London AI firm V7 expands from image data labeling into workplace automation

Photo courtesy of V7 Labs

V7 Labs, an AI company known for producing tools that help companies label and organize data for computer vision tasks, is expanding into the competitive arena of business process automation.

Today the company announced it was debuting a V7 Go, a software platform that relies on large AI models to automate white collar business tasks.

The company said the platform is already being used by a number of customers, including an asset management firm that is using it to extract data from confidential memos; a biotech company that is using it to mine information from scientific research papers; and a freight company that is using it to automate the processing of shipping documents.

Many consider business process automation the next big category poised to be disrupted by generative AI, as the technology moves from simply creating new content—such as composing emails or images—to carrying out the steps needed to complete a task. A growing number of venture-capital-backed startups are trying to create AI software that can act as an agent for people, carrying out tasks such as scheduling or purchasing. Adept AI, Elemental AI, and Interloom are among the others trying to grab a piece of the market.

Alberto Rizzoli, V7’s cofounder and CEO, told Fortune that the company decided to move into workplace automation because of its potential market size and after discovering that many of V7’s existing customers had started using V7’s existing software, called Darwin, to automate tasks beyond just labeling image data.

The existing market for business process automation was estimated at $10.2 billion in 2023, according to figures from Cognitive Market Research. But many see the existing players in the space—which include so-called robotic process automation firms, such as UiPath, and low-code application builders, such as Appian—as ripe for disruption because their existing software is not based on generative AI models.

Rizzoli said that many businesses want to use AI to automate aspects of work but lack the machine learning engineers to do so. So V7 wants to build simple software tools that essentially use AI to build AI, creating systems that can reliably carry out tasks.

With V7 Go, users can drop the files they want to use into the software platform and tell the software in plain English what to do, Rizzoli said.

The software uses AI models to automatically create a searchable tabular index—essentially a spreadsheet—of the information contained in the files. It also creates a spreadsheet-like interface listing the steps it intends to carry out in order to complete the task.

In one example, Rizzoli dropped a 40-page engineering report about a diesel engine along with the questionnaire for a spec sheet with 30 questions into V7 Go. In seconds, V7 Go completed the questions in the spec sheet automatically from the information found in the document. The software’s process can then be edited by a user through the spreadsheet-like interface to improve the steps the AI has devised for completing the task.

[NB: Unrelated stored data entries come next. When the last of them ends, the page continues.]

==> src/rtl/rpn_stack_calculator.sv <==
// Reverse-Polish stack calculator core: push/drop/add/subtract/multiply on a
// small LIFO, with an optional iterative shift-add multiplier.
module rpn_stack_calculator #(
  parameter int DATA_WIDTH    = 8,
  parameter int RESULT_WIDTH  = 16,
  parameter int STACK_DEPTH   = 4,
  parameter int MUL_ITERATIVE = 1
) (
  input  logic                               clock,
  input  logic                               reset_n,
  input  logic                               enter,
  input  logic                               add,
  input  logic                               subtract,
  input  logic                               multiply,
  input  logic                               drop,
  input  logic [DATA_WIDTH-1:0]              data,
  output logic [RESULT_WIDTH-1:0]            result,
  output logic                               overflow,
  output logic [3:0]                         error,
  output logic                               busy,
  output logic [$clog2(STACK_DEPTH+1)-1:0]   depth
);

  localparam int DW = $clog2(STACK_DEPTH + 1);
  localparam int IW = $clog2(STACK_DEPTH);
  localparam int CW = $clog2(RESULT_WIDTH + 1);
  localparam int PW = 2 * RESULT_WIDTH;

  typedef enum logic {IDLE, MUL} state_t;

  state_t                  state;
  state_t                  state_next;

  logic [RESULT_WIDTH-1:0] stack [STACK_DEPTH];
  logic [IW-1:0]           tos_idx;
  logic [IW-1:0]           nos_idx;
  logic [RESULT_WIDTH-1:0] tos;
  logic [RESULT_WIDTH-1:0] nos;

  logic [4:0]              cmds;
  logic                    one_hot;
  logic                    any_cmd;
  logic                    full;
  logic                    two_or_more;

  logic [RESULT_WIDTH:0]   sum;
  logic [RESULT_WIDTH:0]   diff;
  logic [PW-1:0]           product;

  logic [PW-1:0]           acc;
  logic [PW-1:0]           mcand;
  logic [RESULT_WIDTH-1:0] mplier;
  logic [CW-1:0]           count;
  logic [PW-1:0]           acc_step;

  assign cmds        = {enter, add, subtract, multiply, drop};
  assign one_hot     = $onehot(cmds);
  assign any_cmd     = |cmds;
  assign full        = (depth == DW'(STACK_DEPTH));
  assign two_or_more = (depth >= DW'(2));

  assign tos_idx = IW'(depth - DW'(1));
  assign nos_idx = IW'(depth - DW'(2));
  assign tos     = stack[tos_idx];
  assign nos     = stack[nos_idx];

  assign sum      = {1'b0, nos} + {1'b0, tos};
  assign diff     = {1'b0, nos} - {1'b0, tos};
  assign product  = PW'(nos) * PW'(tos);
  assign acc_step = acc + (mplier[0] ? mcand : '0);

  assign result = (depth == '0) ? '0 : tos;
  assign busy   = (state == MUL);

  // FSM state register
  always_ff @(posedge clock or negedge reset_n) begin
    if (!reset_n) state <= IDLE;
    else          state <= state_next;
  end

  // FSM next state: leave IDLE only for an accepted iterative multiply
  always_comb begin
    state_next = state;
    case (state)
      IDLE: if (MUL_ITERATIVE != 0 && one_hot && multiply && two_or_more)
              state_next = MUL;
      MUL:  if (count == CW'(1)) state_next = IDLE;
      default: state_next = IDLE;
    endcase
  end

  // Stack, status and multiplier datapath
  always_ff @(posedge clock or negedge reset_n) begin
    if (!reset_n) begin
      for (int unsigned i = 0; i < STACK_DEPTH; i++) stack[i] <= '0;
      depth    <= '0;
      overflow <= 1'b0;
      error    <= '0;
      acc      <= '0;
      mcand    <= '0;
      mplier   <= '0;
      count    <= '0;
    end else if (state == MUL) begin
      if (any_cmd) error <= 4'd3;
      acc    <= acc_step;
      mcand  <= mcand << 1;
      mplier <= mplier >> 1;
      count  <= count - CW'(1);
      // The final step's sum is written straight to the stack so the product
      // lands on the same edge the FSM returns to IDLE.
      if (count == CW'(1)) begin
        stack[nos_idx] <= acc_step[RESULT_WIDTH-1:0];
        overflow       <= |acc_step[PW-1:RESULT_WIDTH];
        depth          <= depth - DW'(1);
      end
    end else if (any_cmd) begin
      if (!one_hot) begin
        error <= 4'd3;
      end else if (enter) begin
        if (full) begin
          error <= 4'd2;
        end else begin
          stack[IW'(depth)] <= RESULT_WIDTH'(data);
          depth             <= depth + DW'(1);
          overflow          <= 1'b0;
          error             <= '0;
        end
      end else if (drop) begin
        if (depth == '0) begin
          error <= 4'd1;
        end else begin
          depth    <= depth - DW'(1);
          overflow <= 1'b0;
          error    <= '0;
        end
      end else if (!two_or_more) begin
        error <= 4'd1;
      end else begin
        error <= '0;
        if (add) begin
          stack[nos_idx] <= sum[RESULT_WIDTH-1:0];
          overflow       <= sum[RESULT_WIDTH];
          depth          <= depth - DW'(1);
        end else if (subtract) begin
          stack[nos_idx] <= diff[RESULT_WIDTH-1:0];
          overflow       <= diff[RESULT_WIDTH];
          depth          <= depth - DW'(1);
        end else if (MUL_ITERATIVE != 0) begin
          acc    <= '0;
          mcand  <= PW'(nos);
          mplier <= tos;
          count  <= CW'(RESULT_WIDTH);
        end else begin
          stack[nos_idx] <= product[RESULT_WIDTH-1:0];
          overflow       <= |product[PW-1:RESULT_WIDTH];
          depth          <= depth - DW'(1);
        end
      end
    end
  end

endmodule
## config.mk

```make
export PLATFORM = sky130hd
export DESIGN_NAME = servile_arbiter
export DESIGN_NICKNAME = d
export VERILOG_FILES = /design/src/rtl/servile_arbiter.sv
export SDC_FILE = /design/constraint.sdc
export NUM_CORES = 1
export LEC_CHECK = 0
export CORE_AREA = 5 5 105 107
export DETAILED_ROUTE_END_ITERATION = 10
export DIE_AREA = 0 0 110 112
export PLACE_DENSITY = 0.71
export REMOVE_ABC_BUFFERS = 1
export SLEW_MARGIN = 40
export SYNTH_ARGS = -nofsm -noshare
export SYNTH_HDL_FRONTEND = slang
export SYNTH_SLANG_ARGS = --single-unit
```

## constraint.sdc

```tcl
create_clock -name i_clk -period 2.6 [get_ports i_clk]
set_input_delay 0.26 -clock i_clk [delete_from_list [all_inputs] [get_ports i_clk]]
set_output_delay 0.26 -clock i_clk [all_outputs]
set_load 0.02 [all_outputs]
```

## src/rtl/servile_arbiter.sv

```systemverilog
// Two-master (SERV ibus/dbus) to one-slave Wishbone arbiter with ibus priority and a grant lock held until ack.
// Optional ack watchdog enabled by defining SERVILE_ARBITER_TIMEOUT_EN.
module servile_arbiter #(
  parameter int unsigned TIMEOUT_CYCLES = 255
) (
  input  logic        i_clk,
  input  logic        i_rst_n,
  input  logic [31:0] i_wb_cpu_dbus_adr,
  input  logic [31:0] i_wb_cpu_dbus_dat,
  input  logic [3:0]  i_wb_cpu_dbus_sel,
  input  logic        i_wb_cpu_dbus_we,
  input  logic        i_wb_cpu_dbus_stb,
  output logic [31:0] o_wb_cpu_dbus_rdt,
  output logic        o_wb_cpu_dbus_ack,
  input  logic [31:0] i_wb_cpu_ibus_adr,
  input  logic        i_wb_cpu_ibus_stb,
  output logic [31:0] o_wb_cpu_ibus_rdt,
  output logic        o_wb_cpu_ibus_ack,
  output logic [31:0] o_wb_mem_adr,
  output logic [31:0] o_wb_mem_dat,
  output logic [3:0]  o_wb_mem_sel,
  output logic        o_wb_mem_we,
  output logic        o_wb_mem_stb,
  input  logic [31:0] i_wb_mem_rdt,
  input  logic        i_wb_mem_ack,
  output logic        o_wb_timeout
);

  typedef enum logic [1:0] {
    IDLE = 2'd0,
    IBUS = 2'd1,
    DBUS = 2'd2
  } state_t;

  state_t state;
  state_t state_nxt;
  logic   sel_i;
  logic   req;
  logic   timeout_hit;

  // While reset is held the routing falls back to the IDLE view even if the
  // registered state still names a master.
  always_comb begin
    sel_i = i_wb_cpu_ibus_stb;
    req   = i_wb_cpu_ibus_stb | i_wb_cpu_dbus_stb;
    if (i_rst_n) begin
      case (state)
        IBUS: begin
          sel_i = 1'b1;
          req   = i_wb_cpu_ibus_stb;
        end
        DBUS: begin
          sel_i = 1'b0;
          req   = i_wb_cpu_dbus_stb;
        end
        default: ;
      endcase
    end
  end

`ifdef SERVILE_ARBITER_TIMEOUT_EN
  logic [15:0] lock_cnt;

  always_ff @(posedge i_clk) begin
    if (!i_rst_n || state == IDLE) lock_cnt <= '0;
    else                           lock_cnt <= lock_cnt + 16'd1;
  end

  // lock_cnt is 0 in the first locked cycle, so the Nth locked cycle sees N-1.
  assign timeout_hit = i_rst_n && (state != IDLE) && req && !i_wb_mem_ack &&
                       (lock_cnt == 16'(TIMEOUT_CYCLES - 1));
`else
  logic unused_timeout_cfg;

  assign timeout_hit        = 1'b0;
  assign unused_timeout_cfg = (TIMEOUT_CYCLES == 0);
`endif

  always_comb begin
    state_nxt = state;
    case (state)
      IDLE: if (req && !i_wb_mem_ack) state_nxt = i_wb_cpu_ibus_stb ? IBUS : DBUS;
      IBUS, DBUS: if (i_wb_mem_ack || !req || timeout_hit) state_nxt = IDLE;
      default: state_nxt = IDLE;
    endcase
  end

  always_ff @(posedge i_clk) begin
    if (!i_rst_n) state <= IDLE;
    else          state <= state_nxt;
  end

  assign o_wb_mem_adr = sel_i ? i_wb_cpu_ibus_adr : i_wb_cpu_dbus_adr;
  assign o_wb_mem_dat = i_wb_cpu_dbus_dat;
  assign o_wb_mem_sel = i_wb_cpu_dbus_sel;
  assign o_wb_mem_we  = i_wb_cpu_dbus_we & ~sel_i;
  assign o_wb_mem_stb = i_rst_n & req & ~timeout_hit;

  assign o_wb_cpu_ibus_ack = i_rst_n & ((i_wb_mem_ack & sel_i & req) | (timeout_hit & sel_i));
  assign o_wb_cpu_dbus_ack = i_rst_n & ((i_wb_mem_ack & ~sel_i & req) | (timeout_hit & ~sel_i));
  assign o_wb_cpu_ibus_rdt = (timeout_hit & sel_i) ? '0 : i_wb_mem_rdt;
  assign o_wb_cpu_dbus_rdt = (timeout_hit & ~sel_i) ? '0 : i_wb_mem_rdt;
  assign o_wb_timeout      = timeout_hit;

endmodule

```

==> flow_summary.toml, run 1 <==
[status]
outcome = "complete, no violations"

[grt]
grt_pass1_wl_um = 14600
antenna_found_initial = 0
grt_usage_pct = 18.5
grt_pass1_vias = 1283
residual_overflow_from_global_routing = 0
grt_max_degree = 24

[synth]
synth-compound-area-share_pct = 6.42
post_synth_fa_ha_maj_area_fraction_pct = 3.47
synth_simple_gate_area_share_pct = 4.17
yosys_warnings = 0
yosys-mux-area-fraction_pct = 26.4
syn-mean-instance-area_um2 = 8.58
ys_seq_area_share_pct = 2.78
combinational_family_with_the_most_area_after_synthesis = "buffers and inverters"
synth-xor-area-share_pct = 0
post_synth_num_cell_types = 22
synth_cells = 168
synth.ff_latch_count = 2
netlist_area_mm2 = 0.00144

[cells_and_area]
finish.net_count = 320
layout.cells.non_filler = 312
largest_register_ffs = 2
regMostFlops = "state"
final_core_util_pct = 19.2
antenna_diode_count = 0
postLayoutCellArea_mm2 = 0.00193
final_common_cell = "clkdlybuf4s50_1"
commonest_cells_after_routing_fill_and_taps_aside = "clkdlybuf4s50_1 (72), mux2_2 (32), dlygate4sd2_1 (32)"
area_growth_pct = 33.9
filler_cell_count = 1127
layout-drive-gt1-share_pct = 25.0
biggestRegsByFlops = "state: 2 flops"

[timing]
final.hold.worst_slack_ns = 0.510
timing.final.max_slew_violations = 0
final.setup_skew_ns = 0.00209
period_share_pct = 93.0
count_of_final_setup_violators = 0
fmax_mhz = 414
final_hold_viol_count = 0
period_minus_slack_ns = 2.42
rsz_0062_raised_after_global_routing = "no"
fin_setup_tns_ns = 0
worst_slack_ns = 0.182

[power]
cellPowerDensity_mw_per_mm2 = 311
power.ir.vdd_worst_mv = 0.0672
total_leakage_power_nw = 0.766
finalPower_uw = 601

[worst_setup_path]
slowest_stage = "dfxtp_1"
endpoint_kind = "output port"
reg2reg_slack_ns = 1.02
path_delay_family = "buffers and inverters"
worst_setup_path_start_kind = "flop"
critPathMaxStageDelay_ns = 0.35
critPathBufInv = 3
worst-endpoint-arrival_ns = 2.16
cp_cell_sequence = "inv_1 > ha_4 > a21boi_4 > a31oi_4 > buf_4 > mux2_2 > dlygate4sd2_1"
r2r_end = "state[0]"
worstPathRequired_ns = 2.34
crit_path_max_fanout = 10
critical_path.reg2reg.startpoint = "state[1]"
critPathKind = "flop to output port"
timing.reg2reg.worst_path_depth = 6

[detailed_routing]
drt_first_iter_violations = 42
detail-route-antenna-nets = 0
wire_per_inst_um = 38.7
drt-total-wl_um = 12100
first_pass_iters = 2
remaining_drc_errors = 0
vias = 1192
drt-vias-per-instance = 3.82

[clocking]
clk_latency_ns = 0.21
cts_htree_levels = 1
cts_tree = "done"
cts-hold-fix-buffers = 0
cts_setup_buffers = 0
cts_sinks = 2
cts_resized = 33
cts_inserted_buffers = 3
ctsLongestPathBuffers = 2
cts.root.buffer_cell = "clkbuf_8"
clk_pin_slew_worst_paths_ns = 0.03

[min_path]
hold_depth = 2
worstHoldEndpoint = "state[1]"
holdCritPathClass = "flop to flop"
timing.hold.worst.start = "state[1]"

[die]
floorplan.core_area_mm2 = 0.0100
floorplan.io_pins = 275
start_util_pct = 14.3
fp.dieW_um = 110
die_area_mm2 = 0.0123
chipHeight_um = 112
rows = 37

[placed_design]
post-place-cells = 309
pre_cts_ws_ns = 0.0128
io_buffer_count = 105
hpwlAfterDp_um = 11200
placed_cell_area_mm2 = 0.00191
place.gp.congestion = 0.831

[job]
max-cap-violations = 0
-- tightest hold or removal path, cell delays in order (launching register included) --
cell	delay [ns]
dfxtp_1	0.32
nand3_1	0.07
mux2i_1	0.06
-- cells by family (layout without fill, tap and decap cells) --
logic type | Yosys count | in the layout
fa+ha+maj | 4 | 4
compound gates | 10 | 10
mux | 34 | 34
flops | 2 | 2
other cells | 1 | 1
simple gates | 9 | 9
buf+inv | 108 | 116
-- power breakdown --
group          leakage [nW]  internal (mW)  total (mW)  switching, mW
combinational         0.728          0.250       0.443          0.193
clock                0.0216         0.0978       0.122         0.0238
sequential           0.0163         0.0344      0.0366        0.00221
-- worst max path at each step --
| stage | slack, ns | endpoint | cells past startpoint | from |
|---|---|---|---|---|
| 6_report | 0.18 | o_wb_mem_adr[13] | 7 | state[1] |
| 5_1_grt | 0.06 | o_wb_mem_adr[24] | 7 | state[1] |
| 4_1_cts | 0.04 | o_wb_cpu_ibus_ack | 7 | state[1] |
| 3_5_place_dp | 0.01 | o_wb_mem_adr[21] | 6 | i_rst_n |
| 3_3_place_gp | 0.04 | o_wb_mem_adr[12] | 6 | i_rst_n |
| 2_1_floorplan | 0.26 | o_wb_mem_adr[0] | 5 | state[0] |
-- layer usage --
layer | up-vias | wire length, um | global-route usage [%] | share of wire [%]
li1 | 466 | - | - | -
met1 | 505 | 2680 | 12.0 | 22
met2 | 219 | 5180 | 27.4 | 43
met3 | 2 | 4200 | 30.6 | 35
met4 | 0 | 27 | 1.83 | 0.22
met5 | - | 0 | 0 | 0
-- area by class of cell --
cell class | instances | area [um2] | area share (%)
inverters | 2 | 7.51 | 0.389
multi-input cells | 58 | 599 | 31.1
flip-flops and latches | 2 | 40.0 | 2.08
repair buffers | 111 | 1070 | 55.5
well taps | 136 | 170 | 8.82
clock buffers | 3 | 41.3 | 2.14
-- cells in the mapped netlist --
cell type	n	area, um2
buf_4	103	773
mux2_2	32	360
ha_1	4	50.1
and2_1	3	18.8
buf_6	3	33.8
and3b_1	2	17.5
dfxtp_1	2	40.0
inv_1	2	7.51
mux2i_1	2	20.0
nand3_1	2	10.0
o21ai_0	2	10.0
a21boi_0	1	7.51
a21boi_4	1	18.8
a21oi_1	1	5.00
a22oi_1	1	7.51
a31oi_1	1	6.26
a31oi_4	1	21.3
and3_1	1	6.26
conb_1	1	3.75
nor3b_1	1	7.51
o21bai_1	1	7.51
o2bb2ai_1	1	8.76
No activity file was read; power rests on OpenSTA's default activity.
==> run 2, diff against run 1 <==
clock period = 2.64 ns   (was 2.6 ns; I/O delays follow)
==> flow_summary.toml, run 2 (same netlist as run 1, synthesis figures left out) <==
[status]
outcome = "complete, no violations"

[cells_and_area]
final_common_cell = "clkdlybuf4s50_1"
final_core_util_pct = 19.2
commonest_cells_after_routing_fill_and_taps_aside = "clkdlybuf4s50_1 (72), mux2_2 (32), dlygate4sd2_1 (32)"
antenna_diode_count = 0
finish.net_count = 320
largest_register_ffs = 2
regMostFlops = "state"
layout-drive-gt1-share_pct = 25.0
biggestRegsByFlops = "state: 2 flops"
area_growth_pct = 33.9

[timing]
fmax_mhz = 408
count_of_final_setup_violators = 0
rsz_0062_raised_after_global_routing = "no"
final.hold.worst_slack_ns = 0.520
period_minus_slack_ns = 2.45
fin_setup_tns_ns = 0
timing.final.max_slew_violations = 0
final.setup_skew_ns = 0.00172
final_hold_viol_count = 0
period_share_pct = 92.7

[placed_design]
io_buffer_count = 105
hpwlAfterDp_um = 11200
place.gp.congestion = 0.817

[clocking]
cts_inserted_buffers = 3
cts_htree_levels = 1
cts_tree = "done"
ctsLongestPathBuffers = 2
cts.root.buffer_cell = "clkbuf_8"
clk_pin_slew_worst_paths_ns = 0.03
clk_latency_ns = 0.21
cts_sinks = 2

[grt]
grt_usage_pct = 18.5
grt_pass1_vias = 1304
grt_pass1_wl_um = 14700
antenna_found_initial = 0
residual_overflow_from_global_routing = 0
grt_max_degree = 24

[worst_setup_path]
worstSetupStartpoint = "state[1]"
critPathKind = "flop to output port"
worst-endpoint-arrival_ns = 2.18
endpoint_kind = "output port"
crit_path_max_fanout = 10
worst_setup_path_start_kind = "flop"
worstPathRequired_ns = 2.38
critical_path.reg2reg.startpoint = "state[1]"

[job]
max-cap-violations = 0

[detailed_routing]
detail-route-antenna-nets = 0
wire_per_inst_um = 38.8
drt_first_iter_violations = 39
first_pass_iters = 4
drt-total-wl_um = 12100
vias = 1168
remaining_drc_errors = 0
drt-vias-per-instance = 3.74

[die]
start_util_pct = 14.3
floorplan.io_pins = 275
die_area_mm2 = 0.0123
fp.dieW_um = 110
chipHeight_um = 112
floorplan.core_area_mm2 = 0.0100
rows = 37

[min_path]
holdCritPathClass = "flop to flop"
timing.hold.worst.start = "state[1]"

[power]
total_leakage_power_nw = 0.766
cellPowerDensity_mw_per_mm2 = 307
power.ir.vdd_worst_mv = 0.100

Simon Edwardsson, V7’s cofounder and chief technology officer, says that the company has tested its AI-powered information extraction engine on 1,000 documents and compared its accuracy against two other document processing software tools, one from Instabase and the other from Eigen Technologies. V7 Go was 100% accurate compared to 66% for Instabase and 42% for Eigen, he said.

Rizzoli also said that in its own tests V7 Go was 34% better than using OpenAI’s GPT-4 model alongside retrieval augmented generation (or RAG), where a search is performed on a specific database and then an AI model is asked to summarize or reason about the results of that search.

Under the hood, V7 Go uses a series of AI models to extract information from files, including computer vision AI that identifies specific objects in images and language-based models that can understand text. Large language models sit on top of these more tailored AI models, developing the steps needed to complete the task. The company said that users can choose to swap in different LLM models from companies such as OpenAI, Anthropic, or Cohere to power some of these processes.

Tuza, a U.K. company that helps businesses adopt payment solutions, was among V7 Go’s beta testers. Its CEO, Ed Hardy, says that product saved the company weeks of engineering time by allowing commercial teams to quickly build workflow automations without needing any help from machine learning experts. “Any basic Excel user can leverage Go from sign-up,” he said.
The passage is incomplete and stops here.